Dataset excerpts
------
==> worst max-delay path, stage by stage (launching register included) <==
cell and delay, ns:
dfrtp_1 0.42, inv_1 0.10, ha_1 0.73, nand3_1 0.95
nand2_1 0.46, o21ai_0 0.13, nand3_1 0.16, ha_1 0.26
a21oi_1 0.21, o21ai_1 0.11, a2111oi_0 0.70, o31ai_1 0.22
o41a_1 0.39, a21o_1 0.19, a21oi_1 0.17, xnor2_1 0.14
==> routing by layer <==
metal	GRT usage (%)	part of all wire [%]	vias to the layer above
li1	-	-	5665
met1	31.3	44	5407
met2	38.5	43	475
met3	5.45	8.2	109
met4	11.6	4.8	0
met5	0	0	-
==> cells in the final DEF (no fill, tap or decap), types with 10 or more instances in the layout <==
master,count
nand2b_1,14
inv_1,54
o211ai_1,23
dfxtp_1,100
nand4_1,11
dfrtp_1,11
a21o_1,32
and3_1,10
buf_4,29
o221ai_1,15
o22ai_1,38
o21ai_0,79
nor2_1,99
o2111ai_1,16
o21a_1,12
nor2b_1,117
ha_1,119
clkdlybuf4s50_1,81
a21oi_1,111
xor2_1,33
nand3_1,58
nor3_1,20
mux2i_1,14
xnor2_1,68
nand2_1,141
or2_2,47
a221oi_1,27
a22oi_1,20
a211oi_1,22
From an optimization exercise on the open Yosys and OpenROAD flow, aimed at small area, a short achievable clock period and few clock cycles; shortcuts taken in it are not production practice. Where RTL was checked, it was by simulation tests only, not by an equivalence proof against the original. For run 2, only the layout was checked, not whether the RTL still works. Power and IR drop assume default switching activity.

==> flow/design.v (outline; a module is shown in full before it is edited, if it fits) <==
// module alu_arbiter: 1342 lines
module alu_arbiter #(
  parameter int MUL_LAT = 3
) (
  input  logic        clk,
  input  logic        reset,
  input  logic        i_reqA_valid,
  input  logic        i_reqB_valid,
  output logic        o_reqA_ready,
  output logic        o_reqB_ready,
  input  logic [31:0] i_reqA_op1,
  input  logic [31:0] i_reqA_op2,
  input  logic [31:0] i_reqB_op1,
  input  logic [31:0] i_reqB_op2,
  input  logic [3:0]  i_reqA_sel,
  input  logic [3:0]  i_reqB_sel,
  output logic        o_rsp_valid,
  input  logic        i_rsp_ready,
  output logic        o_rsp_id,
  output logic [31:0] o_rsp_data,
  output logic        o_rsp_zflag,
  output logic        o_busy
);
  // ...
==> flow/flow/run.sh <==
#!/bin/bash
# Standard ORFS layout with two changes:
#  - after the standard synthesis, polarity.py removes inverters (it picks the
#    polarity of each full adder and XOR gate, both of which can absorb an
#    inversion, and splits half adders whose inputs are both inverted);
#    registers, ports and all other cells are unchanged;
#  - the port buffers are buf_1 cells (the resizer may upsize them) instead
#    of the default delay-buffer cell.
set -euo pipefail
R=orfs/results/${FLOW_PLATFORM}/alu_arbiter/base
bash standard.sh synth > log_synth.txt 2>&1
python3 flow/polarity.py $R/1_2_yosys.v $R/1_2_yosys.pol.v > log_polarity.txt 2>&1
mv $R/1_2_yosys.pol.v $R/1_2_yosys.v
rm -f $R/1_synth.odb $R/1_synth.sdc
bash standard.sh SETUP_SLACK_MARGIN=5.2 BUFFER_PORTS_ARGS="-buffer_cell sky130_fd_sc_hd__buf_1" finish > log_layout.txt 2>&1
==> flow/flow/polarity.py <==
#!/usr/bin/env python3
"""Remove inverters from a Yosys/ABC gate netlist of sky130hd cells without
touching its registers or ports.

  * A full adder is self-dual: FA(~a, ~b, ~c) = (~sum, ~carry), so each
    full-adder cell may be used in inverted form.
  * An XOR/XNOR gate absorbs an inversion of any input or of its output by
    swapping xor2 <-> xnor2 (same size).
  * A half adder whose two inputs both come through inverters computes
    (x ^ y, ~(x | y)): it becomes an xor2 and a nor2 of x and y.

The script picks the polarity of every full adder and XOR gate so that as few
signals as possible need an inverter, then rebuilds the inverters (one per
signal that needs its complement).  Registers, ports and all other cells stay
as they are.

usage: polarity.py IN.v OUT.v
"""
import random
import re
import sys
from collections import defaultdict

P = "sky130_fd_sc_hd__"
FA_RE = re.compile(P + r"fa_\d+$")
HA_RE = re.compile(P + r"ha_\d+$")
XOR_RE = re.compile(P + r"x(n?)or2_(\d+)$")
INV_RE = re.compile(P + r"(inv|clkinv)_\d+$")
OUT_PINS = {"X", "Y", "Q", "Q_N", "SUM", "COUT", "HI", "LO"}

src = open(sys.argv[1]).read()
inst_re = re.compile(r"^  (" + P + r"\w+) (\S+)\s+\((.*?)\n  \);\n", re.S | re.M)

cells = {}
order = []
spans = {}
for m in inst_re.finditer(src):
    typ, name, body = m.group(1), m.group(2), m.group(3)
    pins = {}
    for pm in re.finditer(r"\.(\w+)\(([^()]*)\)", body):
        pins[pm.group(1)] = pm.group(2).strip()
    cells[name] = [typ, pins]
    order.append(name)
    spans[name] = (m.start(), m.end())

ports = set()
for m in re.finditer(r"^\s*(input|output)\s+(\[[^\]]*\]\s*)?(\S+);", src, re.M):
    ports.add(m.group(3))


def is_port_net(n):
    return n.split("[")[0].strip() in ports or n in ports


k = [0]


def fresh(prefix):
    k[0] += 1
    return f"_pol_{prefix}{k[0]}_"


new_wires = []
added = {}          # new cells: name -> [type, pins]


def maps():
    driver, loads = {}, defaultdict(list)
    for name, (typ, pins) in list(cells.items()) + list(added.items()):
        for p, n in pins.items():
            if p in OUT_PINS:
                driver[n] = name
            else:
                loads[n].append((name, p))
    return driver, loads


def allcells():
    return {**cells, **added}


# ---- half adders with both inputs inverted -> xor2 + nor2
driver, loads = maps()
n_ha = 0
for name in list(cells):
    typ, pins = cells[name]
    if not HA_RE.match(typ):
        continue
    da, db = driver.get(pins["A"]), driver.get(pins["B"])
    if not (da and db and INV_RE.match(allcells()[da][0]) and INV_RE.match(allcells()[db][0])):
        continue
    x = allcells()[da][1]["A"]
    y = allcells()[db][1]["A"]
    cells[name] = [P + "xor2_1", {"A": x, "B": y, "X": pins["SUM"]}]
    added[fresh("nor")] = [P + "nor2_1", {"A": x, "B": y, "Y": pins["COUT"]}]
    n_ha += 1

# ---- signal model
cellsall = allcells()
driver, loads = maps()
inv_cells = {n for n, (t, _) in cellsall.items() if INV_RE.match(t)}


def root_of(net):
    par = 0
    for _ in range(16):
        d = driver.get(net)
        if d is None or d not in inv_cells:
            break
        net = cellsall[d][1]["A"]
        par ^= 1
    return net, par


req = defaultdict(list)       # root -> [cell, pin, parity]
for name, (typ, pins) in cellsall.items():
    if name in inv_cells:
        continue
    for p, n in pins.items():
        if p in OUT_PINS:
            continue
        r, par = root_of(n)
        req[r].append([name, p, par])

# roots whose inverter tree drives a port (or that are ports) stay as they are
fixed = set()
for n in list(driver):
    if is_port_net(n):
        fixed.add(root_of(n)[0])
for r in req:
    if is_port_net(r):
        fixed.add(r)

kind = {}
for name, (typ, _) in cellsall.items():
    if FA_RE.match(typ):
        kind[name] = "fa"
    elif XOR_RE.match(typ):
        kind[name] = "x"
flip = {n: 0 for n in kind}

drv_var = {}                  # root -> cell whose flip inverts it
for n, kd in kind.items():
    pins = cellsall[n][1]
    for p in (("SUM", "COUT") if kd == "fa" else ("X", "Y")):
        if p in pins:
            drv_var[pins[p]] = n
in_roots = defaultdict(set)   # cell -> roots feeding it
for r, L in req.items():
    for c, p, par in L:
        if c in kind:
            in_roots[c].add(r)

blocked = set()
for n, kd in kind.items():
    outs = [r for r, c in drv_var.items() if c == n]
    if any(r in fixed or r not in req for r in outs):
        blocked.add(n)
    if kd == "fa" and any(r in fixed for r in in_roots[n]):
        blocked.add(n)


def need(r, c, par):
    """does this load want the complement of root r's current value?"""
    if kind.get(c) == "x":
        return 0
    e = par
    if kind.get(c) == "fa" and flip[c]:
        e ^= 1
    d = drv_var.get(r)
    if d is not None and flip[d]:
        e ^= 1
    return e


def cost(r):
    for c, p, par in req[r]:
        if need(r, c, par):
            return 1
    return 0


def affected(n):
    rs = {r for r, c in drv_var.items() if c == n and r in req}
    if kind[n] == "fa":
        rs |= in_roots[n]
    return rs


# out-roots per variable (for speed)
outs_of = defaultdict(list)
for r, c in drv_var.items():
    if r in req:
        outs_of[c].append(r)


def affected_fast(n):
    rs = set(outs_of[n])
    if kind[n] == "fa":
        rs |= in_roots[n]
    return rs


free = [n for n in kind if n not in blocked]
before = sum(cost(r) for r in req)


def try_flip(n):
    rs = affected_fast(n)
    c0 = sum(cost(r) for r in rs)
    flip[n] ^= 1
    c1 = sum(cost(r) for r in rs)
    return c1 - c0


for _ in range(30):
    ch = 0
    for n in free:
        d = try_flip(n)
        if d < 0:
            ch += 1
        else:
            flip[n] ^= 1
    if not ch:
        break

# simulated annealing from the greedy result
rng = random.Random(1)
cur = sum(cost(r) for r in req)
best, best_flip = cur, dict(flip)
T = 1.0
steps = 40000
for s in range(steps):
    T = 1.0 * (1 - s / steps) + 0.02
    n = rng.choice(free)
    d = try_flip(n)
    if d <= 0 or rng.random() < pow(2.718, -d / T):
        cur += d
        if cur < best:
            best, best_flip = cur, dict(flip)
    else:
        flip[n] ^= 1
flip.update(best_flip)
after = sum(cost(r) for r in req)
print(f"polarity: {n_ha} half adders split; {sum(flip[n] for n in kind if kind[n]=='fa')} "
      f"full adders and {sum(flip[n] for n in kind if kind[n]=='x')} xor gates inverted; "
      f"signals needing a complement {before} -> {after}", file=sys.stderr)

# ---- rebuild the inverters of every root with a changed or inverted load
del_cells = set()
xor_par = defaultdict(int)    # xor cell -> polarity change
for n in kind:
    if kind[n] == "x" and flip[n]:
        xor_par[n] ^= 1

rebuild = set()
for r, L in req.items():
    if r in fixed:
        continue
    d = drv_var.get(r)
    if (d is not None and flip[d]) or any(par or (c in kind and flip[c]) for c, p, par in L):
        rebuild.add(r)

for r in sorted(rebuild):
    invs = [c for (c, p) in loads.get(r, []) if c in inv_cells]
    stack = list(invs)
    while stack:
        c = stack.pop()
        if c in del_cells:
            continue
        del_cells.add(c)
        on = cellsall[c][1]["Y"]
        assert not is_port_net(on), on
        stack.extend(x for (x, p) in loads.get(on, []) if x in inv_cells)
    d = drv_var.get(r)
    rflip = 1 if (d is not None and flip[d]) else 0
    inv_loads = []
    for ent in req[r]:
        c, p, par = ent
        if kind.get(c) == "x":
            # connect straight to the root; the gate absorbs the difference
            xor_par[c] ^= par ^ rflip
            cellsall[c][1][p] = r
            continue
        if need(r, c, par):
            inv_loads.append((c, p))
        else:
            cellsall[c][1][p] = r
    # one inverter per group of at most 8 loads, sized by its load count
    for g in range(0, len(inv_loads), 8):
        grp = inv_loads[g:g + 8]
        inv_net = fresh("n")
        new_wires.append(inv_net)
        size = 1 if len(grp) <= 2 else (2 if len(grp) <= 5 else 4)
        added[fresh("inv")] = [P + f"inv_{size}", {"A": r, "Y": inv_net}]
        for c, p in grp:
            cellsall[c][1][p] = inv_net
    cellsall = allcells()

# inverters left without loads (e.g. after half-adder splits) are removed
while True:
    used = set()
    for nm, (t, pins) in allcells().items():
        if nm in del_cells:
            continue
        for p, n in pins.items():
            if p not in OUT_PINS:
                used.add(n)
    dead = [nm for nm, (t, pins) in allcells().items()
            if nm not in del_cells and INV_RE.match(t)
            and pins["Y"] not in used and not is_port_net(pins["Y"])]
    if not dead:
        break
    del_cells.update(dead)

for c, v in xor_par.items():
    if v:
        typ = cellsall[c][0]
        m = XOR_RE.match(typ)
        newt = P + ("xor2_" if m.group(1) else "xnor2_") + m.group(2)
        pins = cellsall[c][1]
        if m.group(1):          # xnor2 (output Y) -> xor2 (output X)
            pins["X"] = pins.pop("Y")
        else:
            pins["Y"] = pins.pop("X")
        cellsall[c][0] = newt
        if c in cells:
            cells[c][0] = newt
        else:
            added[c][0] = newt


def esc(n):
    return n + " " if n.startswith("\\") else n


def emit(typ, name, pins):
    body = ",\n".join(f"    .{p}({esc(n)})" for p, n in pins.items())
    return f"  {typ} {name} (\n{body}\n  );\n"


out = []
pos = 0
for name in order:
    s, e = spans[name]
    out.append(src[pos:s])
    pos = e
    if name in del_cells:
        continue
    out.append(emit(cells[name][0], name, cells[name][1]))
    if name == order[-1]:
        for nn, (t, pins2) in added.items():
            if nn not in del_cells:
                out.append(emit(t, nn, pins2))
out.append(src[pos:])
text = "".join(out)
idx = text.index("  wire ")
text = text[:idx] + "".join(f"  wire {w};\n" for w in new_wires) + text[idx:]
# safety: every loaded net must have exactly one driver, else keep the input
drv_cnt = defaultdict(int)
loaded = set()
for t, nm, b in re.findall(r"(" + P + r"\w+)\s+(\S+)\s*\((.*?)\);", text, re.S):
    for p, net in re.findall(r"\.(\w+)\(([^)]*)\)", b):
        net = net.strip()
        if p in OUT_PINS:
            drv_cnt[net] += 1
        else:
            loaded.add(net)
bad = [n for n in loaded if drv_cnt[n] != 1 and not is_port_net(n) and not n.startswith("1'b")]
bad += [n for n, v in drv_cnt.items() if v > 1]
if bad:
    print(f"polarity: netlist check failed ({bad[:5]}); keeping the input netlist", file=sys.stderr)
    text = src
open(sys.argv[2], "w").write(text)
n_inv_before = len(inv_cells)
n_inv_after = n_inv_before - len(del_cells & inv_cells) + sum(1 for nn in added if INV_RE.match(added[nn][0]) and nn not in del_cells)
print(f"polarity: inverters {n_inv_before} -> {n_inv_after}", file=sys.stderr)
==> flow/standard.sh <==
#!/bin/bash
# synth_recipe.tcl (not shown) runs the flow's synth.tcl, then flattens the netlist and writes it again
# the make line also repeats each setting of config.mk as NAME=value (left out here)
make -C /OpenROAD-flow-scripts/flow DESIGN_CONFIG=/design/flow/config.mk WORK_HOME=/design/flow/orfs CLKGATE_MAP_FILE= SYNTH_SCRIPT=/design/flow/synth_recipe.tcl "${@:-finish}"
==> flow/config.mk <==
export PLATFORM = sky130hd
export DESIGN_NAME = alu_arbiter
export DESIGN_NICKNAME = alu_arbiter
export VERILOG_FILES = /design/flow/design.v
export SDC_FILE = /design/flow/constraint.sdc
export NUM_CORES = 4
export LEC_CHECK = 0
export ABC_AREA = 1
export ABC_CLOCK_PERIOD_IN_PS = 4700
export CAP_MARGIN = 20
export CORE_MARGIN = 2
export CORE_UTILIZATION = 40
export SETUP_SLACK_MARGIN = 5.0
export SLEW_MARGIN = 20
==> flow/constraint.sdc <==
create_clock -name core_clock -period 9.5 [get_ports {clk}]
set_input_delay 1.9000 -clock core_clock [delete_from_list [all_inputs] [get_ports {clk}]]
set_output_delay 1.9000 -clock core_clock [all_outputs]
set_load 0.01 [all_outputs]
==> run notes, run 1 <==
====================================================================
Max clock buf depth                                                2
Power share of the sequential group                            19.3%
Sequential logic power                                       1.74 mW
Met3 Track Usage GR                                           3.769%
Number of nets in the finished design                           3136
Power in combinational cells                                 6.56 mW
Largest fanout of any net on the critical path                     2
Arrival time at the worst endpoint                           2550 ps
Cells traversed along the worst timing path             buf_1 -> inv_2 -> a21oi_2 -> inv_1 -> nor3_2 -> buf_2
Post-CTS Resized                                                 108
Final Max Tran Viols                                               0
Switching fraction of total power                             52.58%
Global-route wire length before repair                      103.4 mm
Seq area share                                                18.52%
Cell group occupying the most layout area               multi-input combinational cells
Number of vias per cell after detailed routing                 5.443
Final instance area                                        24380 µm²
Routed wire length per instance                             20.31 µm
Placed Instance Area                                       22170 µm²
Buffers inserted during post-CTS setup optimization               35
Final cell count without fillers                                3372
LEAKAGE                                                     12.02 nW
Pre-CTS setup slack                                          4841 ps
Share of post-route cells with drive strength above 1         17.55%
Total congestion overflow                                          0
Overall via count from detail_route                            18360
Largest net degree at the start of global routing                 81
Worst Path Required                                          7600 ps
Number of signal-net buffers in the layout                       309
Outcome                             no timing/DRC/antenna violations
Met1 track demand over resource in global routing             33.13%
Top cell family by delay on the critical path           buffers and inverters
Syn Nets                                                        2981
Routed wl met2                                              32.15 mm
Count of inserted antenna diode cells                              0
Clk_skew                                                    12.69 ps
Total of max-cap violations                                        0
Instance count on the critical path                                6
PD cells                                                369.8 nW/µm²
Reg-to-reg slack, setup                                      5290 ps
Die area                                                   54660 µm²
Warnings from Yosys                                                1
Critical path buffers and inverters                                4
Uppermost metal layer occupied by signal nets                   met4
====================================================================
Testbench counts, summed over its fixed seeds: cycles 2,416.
------
▶ _ACTIVITY_:
Among the lines above, please count those that contain the string "blocked" and write the number by itself.

▶ _SOLUTION TO THIS EXERCISE_:
4